The symbolic machine thus defined doesn't have to be physically realized because it is virtually obtained through the process of translating instructions in symbolic language into those of machine language, which are then executed by the physical machine.

This approach is also called virtualization, precisely because it allows having the symbolic machine available not through its actual physical construction, but through its emulation by a physical machine, appropriately instructed to produce the results requested from the symbolic machine.

In the reality of informatics, exactly something similar happens, extending this virtualization mechanism even further, as described in greater detail in the volume The Informatics Revolution.

It's useful to remember that when computers were born, in the first half of the 20th century, only the physical level was available, that of electronic circuits. Right from the start, however, computer scientists understood that the conceptual power of an automatic executor could be employed to mechanize the translation process from human expression of the solution procedure to one capable of being executed by the physical machine. Besides allowing people to operate at the mental level most suited to them, this way both the errors that inevitably occur in the translation process and those deriving from not expressing oneself with the most appropriate tool were avoided.
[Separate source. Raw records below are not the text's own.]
This is an optimization exercise on Yosys and OpenROAD, whose aim is small area, a short achievable clock period and few clock cycles, not a production implementation. In this exercise RTL edits were held to simulation tests only and were not proved equivalent to the original. Power figures rest on the tool's default switching activity, not on a simulated workload.

<file path="flow/design.v">
module wacc8 (
    input  wire         clk,
    input  wire         rst,           
    input  wire         in_valid,
    output wire         in_ready,
    input  wire         in_first,      
    input  wire         in_last,       
    input  wire [2:0]   in_fmt_a,      
    input  wire [2:0]   in_fmt_b,
    input  wire [63:0]  in_a,          
    input  wire [63:0]  in_b,
    input  wire [7:0]   in_scale_a,    
    input  wire [7:0]   in_scale_b,
    input  wire [9:0]   in_anchor,     
    input  wire [127:0] in_init,       
    output wire         out_valid,
    output wire [127:0] out_word,
    output wire         out_ovf,       
    output wire         out_span       
);
    localparam ACC_W = 113;
    localparam BW    = 71;             
    function [70:0] add71;
        input [70:0] x, y;
        reg [70:0] p, gg, pp;
        integer l, j;
        begin
            p = x ^ y; gg = x & y; pp = p;
            for (l = 0; l < 7; l = l + 1)
                for (j = (2 << l) - 1; j < 71; j = j + (2 << l)) begin
                    gg[j] = gg[j] | (pp[j] & gg[j - (1 << l)]);
                    pp[j] = pp[j] & pp[j - (1 << l)];
                end
            for (l = 5; l >= 0; l = l - 1)
                for (j = 3 * (1 << l) - 1; j < 71; j = j + (2 << l)) begin
                    gg[j] = gg[j] | (pp[j] & gg[j - (1 << l)]);
                    pp[j] = pp[j] & pp[j - (1 << l)];
                end
            add71 = p ^ {gg[69:0], 1'b0};
        end
    endfunction
    function [112:0] add113;
        input [112:0] x, y;
        reg [112:0] p, gg, pp;
        integer l, j;
        begin
            p = x ^ y; gg = x & y; pp = p;
            for (l = 0; l < 7; l = l + 1)
                for (j = (2 << l) - 1; j < 113; j = j + (2 << l)) begin
                    gg[j] = gg[j] | (pp[j] & gg[j - (1 << l)]);
                    pp[j] = pp[j] & pp[j - (1 << l)];
                end
            for (l = 5; l >= 0; l = l - 1)
                for (j = 3 * (1 << l) - 1; j < 113; j = j + (2 << l)) begin
                    gg[j] = gg[j] | (pp[j] & gg[j - (1 << l)]);
                    pp[j] = pp[j] & pp[j - (1 << l)];
                end
            add113 = p ^ {gg[111:0], 1'b0};
        end
    endfunction
    function [4:0] fmt1h;
        input [2:0] f;
        case (f)
            3'd1:    fmt1h = 5'b00010;
            3'd2:    fmt1h = 5'b00100;
            3'd3:    fmt1h = 5'b01000;
            3'd4:    fmt1h = 5'b10000;
            default: fmt1h = 5'b00001;
        endcase
    endfunction
    function [5:0] fmt_off;
        input [4:0] F;
        fmt_off = ({6{F[0]}} & 6'd6) | ({6{F[1]}} & 6'h3F) | ({6{F[2]}} & 6'd12)
                | ({6{F[3]}} & 6'd11) | ({6{F[4]}} & 6'd14);
    endfunction
    function [12:0] decode;            
        input [7:0] x;
        input [4:0] F;
        reg g02, g13;
        reg [4:0] e;
        reg ez, h, nan4, e31, spc;
        reg [3:0] sig;
        reg s;
        begin
            g02 = F[0] | F[2];
            g13 = F[1] | F[3];
            e[0] = g02 & x[3] | g13 & x[2] | F[4] & x[1];
            e[1] = g02 & x[4] | g13 & x[3] | F[4] & x[2];
            e[2] = F[0] & x[5] | g13 & x[4];
            e[3] = F[0] & x[6] | F[1] & x[5];
            e[4] = F[1] & x[6];
            ez   = ~|e;
            h    = ~ez;
            nan4 = &x[6:0];
            e31  = &x[6:2];
            spc  = F[0] & nan4 | F[1] & e31;
            s    = ((F[0] | F[1]) & x[7]) | ((F[2] | F[3]) & x[5]) | (F[4] & x[3]);
            sig[3] = g02 & h & ~spc;
            sig[2] = (g02 & x[2] | g13 & h) & ~spc;
            sig[1] = (F[4] ? h : x[1]) & ~spc;
            sig[0] = x[0] & ~spc;
            decode = {F[0] & nan4 | F[1] & e31 & (x[1] | x[0]),
                      F[1] & e31 & ~x[1] & ~x[0], spc, s, e[4:1], e[0] | ez, sig};
        end
    endfunction
    function [7:0] mul4;
        input [3:0] a, b;
        reg [7:0] r0, r1, r2, r3, s1, c1, s2, c2;
        reg c;
        integer k;
        begin
            r0 = {4'b0, a & {4{b[0]}}};
            r1 = {3'b0, a & {4{b[1]}}, 1'b0};
            r2 = {2'b0, a & {4{b[2]}}, 2'b0};
            r3 = {1'b0, a & {4{b[3]}}, 3'b0};
            s1 = r0 ^ r1 ^ r2;
            c1 = ((r0 & r1) | (r0 & r2) | (r1 & r2)) << 1;
            s2 = s1 ^ c1 ^ r3;
            c2 = ((s1 & c1) | (s1 & r3) | (c1 & r3)) << 1;
            c = 1'b0;
            for (k = 0; k < 8; k = k + 1) begin
                mul4[k] = s2[k] ^ c2[k] ^ c;
                c = (s2[k] & c2[k]) | (s2[k] & c) | (c2[k] & c);
            end
        end
    endfunction
    function [5:0] add3s;
        input [4:0] a, b;
        input [5:0] k;
        reg [5:0] s, c;
        reg cc;
        integer j;
        begin
            s = {k[5], a ^ b ^ k[4:0]};
            c = {(a & b) | (a & k[4:0]) | (b & k[4:0]), 1'b0};
            cc = 1'b0;
            for (j = 0; j < 6; j = j + 1) begin
                add3s[j] = s[j] ^ c[j] ^ cc;
                cc = (s[j] & c[j]) | (s[j] & cc) | (c[j] & cc);
            end
        end
    endfunction
    function [67:0] shl68;
        input [11:0] w2;
        input [5:2] n;
        reg [15:0] w3;
        reg [7:0]  hot;
        reg [8:0]  fill;
        integer j, m;
        begin
            w3 = n[2] ? {w2, 4'b0}  : {{4{w2[11]}}, w2};
            for (m = 0; m < 8; m = m + 1)
                hot[m] = (n[5:3] == m);
            for (m = 0; m < 9; m = m + 1)
                fill[m] = (m >= 2) && (n[5:3] <= m - 2) && w3[15];
            for (j = 0; j < 68; j = j + 1) begin
                shl68[j] = fill[j / 8];
                for (m = 0; m < 8; m = m + 1)
                    if (j - 8 * m >= 0 && j - 8 * m < 16)
                        shl68[j] = shl68[j] | (hot[m] & w3[j - 8 * m]);
            end
        end
    endfunction
    function [2*BW-1:0] csa;           
        input [BW-1:0] x, y, z;
        reg [BW-1:0] s, c;
        begin
            s = x ^ y ^ z;
            c = (x & y) | (x & z) | (y & z);
            csa = {c[BW-2:0], 1'b0, s};
        end
    endfunction
    reg         ready_q, expf_q;
    reg         v0, f0, l0;
    reg [2:0]   fa0, fb0;
    reg [63:0]  a0, b0;
    reg [7:0]   sa0, sb0;
    reg [9:0]   anc0;
    reg [114:0] init_q;                
    assign in_ready = ready_q;
    wire take    = in_valid & ready_q;
    wire f0_nx   = take & in_first;
    wire expf_nx = take ? in_last : expf_q;
    always @(posedge clk) begin
        ready_q <= rst | ~(expf_nx & (f0_nx | f0));
        expf_q  <= rst | expf_nx;
        v0  <= take & ~rst;
        f0  <= f0_nx & ~rst;
        l0  <= take & in_last & ~rst;
        fa0 <= in_fmt_a;
        fb0 <= in_fmt_b;
        a0  <= in_a;
        b0  <= in_b;
        sa0 <= in_scale_a;
        sb0 <= in_scale_b;
        anc0 <= in_anchor;
        if (ready_q & expf_q)
            init_q <= {in_init[127:125], in_init[111:0]};
    end
    reg  [9:0]  anc_q;                 
    wire [9:0]  anc_cur  = f0 ? anc0 : anc_q;
    wire        scale_nan = (sa0 == 8'hFF) | (sb0 == 8'hFF);
    wire [11:0] d = {4'd0, sa0} + {4'd0, sb0} - 12'd223 - {{2{anc_cur[9]}}, anc_cur};
    wire        in_win   = ~d[11] & (d[10:5] == 6'd0);
    wire        use_beat = v0 & ~scale_nan & in_win;
    wire [4:0]  fa1h = fmt1h(fa0);
    wire [4:0]  fb1h = fmt1h(fb0);
    wire [5:0]  kbeat = fmt_off(fa1h) + fmt_off(fb1h) + {4'd0, d[1:0]};
    reg [95:0] pv_n;                   
    reg [31:0] sh_n;                   
    reg        beat_nan, beat_pinf, beat_ninf;
    integer i, k;
    reg [12:0] da, db;
    reg        za, zb, sp, anyl;
    reg [7:0]  pm;
    reg [8:0]  pv;
    reg [5:0]  sh;
    reg [9:0]  w1;
    always @* begin
        beat_nan  = 1'b0;
        beat_pinf = 1'b0;
        beat_ninf = 1'b0;
        for (i = 0; i < 8; i = i + 1) begin
            da = decode(a0[8*i +: 8], fa1h);
            db = decode(b0[8*i +: 8], fb1h);
            za = (da[3:0] == 4'd0) & ~da[11];
            zb = (db[3:0] == 4'd0) & ~db[11];
            sp = da[9] ^ db[9];
            if (da[12] | db[12]) begin
                beat_nan = 1'b1;
            end else if (da[11] | db[11]) begin
                if (za | zb)
                    beat_nan = 1'b1;
                else if (sp)
                    beat_ninf = 1'b1;
                else
                    beat_pinf = 1'b1;
            end
            pm = mul4(da[3:0], db[3:0]) & {8{use_beat}};
            anyl = 1'b0;
            for (k = 0; k < 8; k = k + 1) begin
                pv[k] = pm[k] ^ (sp & anyl);
                anyl = anyl | pm[k];
            end
            pv[8] = sp & anyl;
            sh = add3s(da[8:4], db[8:4], kbeat);
            w1 = {sh[0] ? pv : {pv[8], pv[8:1]}, pv[0] & ~sh[0]};
            pv_n[12*i +: 12] = {sh[1] ? w1 : {{2{w1[9]}}, w1[9:2]}, w1[1:0] & {2{~sh[1]}}};
            sh_n[4*i +: 4]   = sh[5:2];
        end
    end
    reg          v1, f1, l1;
    reg [95:0]   pv1;
    reg [31:0]   sh1;
    reg [2:0]    dh1;
    reg          nan1, pinf1, ninf1, span1;
    always @(posedge clk) begin
        anc_q <= anc_cur;
        v1    <= v0 & ~rst;
        f1    <= f0 & ~rst;
        l1    <= l0 & ~rst;
        pv1   <= pv_n;
        sh1   <= sh_n;
        dh1   <= d[4:2];
        nan1  <= v0 & (scale_nan | (use_beat & beat_nan));
        pinf1 <= use_beat & beat_pinf;
        ninf1 <= use_beat & beat_ninf;
        span1 <= v0 & ~scale_nan & ~in_win;
    end
    reg [BW-1:0] t [0:7];
    reg [67:0]   tt;
    always @* begin
        for (i = 0; i < 8; i = i + 1) begin
            tt = shl68(pv1[12*i +: 12], sh1[4*i +: 4]);
            t[i] = {3'b000, ~tt[67], tt[66:0]};
        end
    end
    wire [2*BW-1:0] r1a = csa(t[0], t[1], t[2]);
    wire [2*BW-1:0] r1b = csa(t[3], t[4], t[5]);
    wire [2*BW-1:0] r2a = csa(r1a[BW-1:0], r1a[2*BW-1:BW], r1b[BW-1:0]);
    wire [2*BW-1:0] r2b = csa(r1b[2*BW-1:BW], t[6], t[7]);
    wire [2*BW-1:0] r3  = csa(r2a[BW-1:0], r2a[2*BW-1:BW], r2b[BW-1:0]);
    wire [2*BW-1:0] r4  = csa(r3[BW-1:0], r3[2*BW-1:BW], r2b[2*BW-1:BW]);
    wire [BW-1:0]   bsum = add71(r4[BW-1:0], r4[2*BW-1:BW]) ^ {1'b1, {(BW-1){1'b0}}};
    reg          v2, f2, l2;
    reg [BW-1:0] bs2;
    reg [2:0]    dh2;
    reg          nan2, pinf2, ninf2, span2;
    reg [9:0]    anc2;
    always @(posedge clk) begin
        v2    <= v1 & ~rst;
        f2    <= f1 & ~rst;
        l2    <= l1 & ~rst;
        bs2   <= bsum;
        dh2   <= dh1;
        nan2  <= nan1;
        pinf2 <= pinf1;
        ninf2 <= ninf1;
        span2 <= span1;
        anc2  <= anc_q;
    end
    reg [ACC_W-1:0] acc_q;
    reg             nan_q, nanw_q, pinf_q, ninf_q, span_q, ovf_q, ov_q;
    reg [9:0]       anc3;
    wire [ACC_W-1:0] contrib  = {{(ACC_W-BW){bs2[BW-1]}}, bs2} << {dh2, 2'b00};
    wire [ACC_W-1:0] acc_base = f2 ? {init_q[111], init_q[111:0]} : acc_q;
    wire [ACC_W-1:0] acc_next = add113(acc_base, contrib);
    wire             nan_next = (f2 ? init_q[112] : nan_q) | nan2;
    wire             ovf_next = acc_next[ACC_W-1] ^ acc_next[ACC_W-2];
    always @(posedge clk) begin
        acc_q  <= acc_next;
        nan_q  <= nan_next;
        nanw_q <= nan_next | ovf_next;
        pinf_q <= (f2 ? init_q[113] : pinf_q) | pinf2;
        ninf_q <= (f2 ? init_q[114] : ninf_q) | ninf2;
        span_q <= (~f2 & span_q) | span2;
        ovf_q  <= ovf_next;
        anc3   <= anc2;
        ov_q   <= v2 & l2 & ~rst;
    end
    assign out_valid = ov_q;
    assign out_word  = {ninf_q, pinf_q, nanw_q, 3'd1, anc3, acc_q[111:0]};
    assign out_ovf   = ovf_q;
    assign out_span  = span_q;
endmodule
</file>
Starting from the second decade of the 21st century, virtualization, which as we just said has been part of informatics since its birth, has taken on an increasingly important role. In fact, the widespread availability of a high-speed Internet network has made it more convenient, in a whole series of circumstances, not to directly buy physical machines, that is computers – as they say in the field – made of "iron," which must also be managed from a physical point of view (protection, space, air conditioning, maintenance, ...), but to rent virtual machines available somewhere on the Internet, precisely in the cloud, that is "in the cloud" (a term that derives from the fact that in enterprise-level description schemes of information systems the communication network part was conventionally represented by a little cloud).

I close this section by remembering that the same virtualization mechanism that enabled the development of the cloud allows us to "revive" computer models that are now out of production or that are no longer able to function physically, allowing their emulators, that is virtual machines that rely on functioning machines, to execute software that still exists for them but is no longer capable of being executed either by such models or directly by modern machines.

[[The posts in this series are based on the Author's book (in Italian) La rivoluzione informatica: conoscenza, consapevolezza e potere nella società digitale, (= The Informatics Revolution: Knowledge, Awareness and Power in the Digital Society) to which readers are referred for further reading]].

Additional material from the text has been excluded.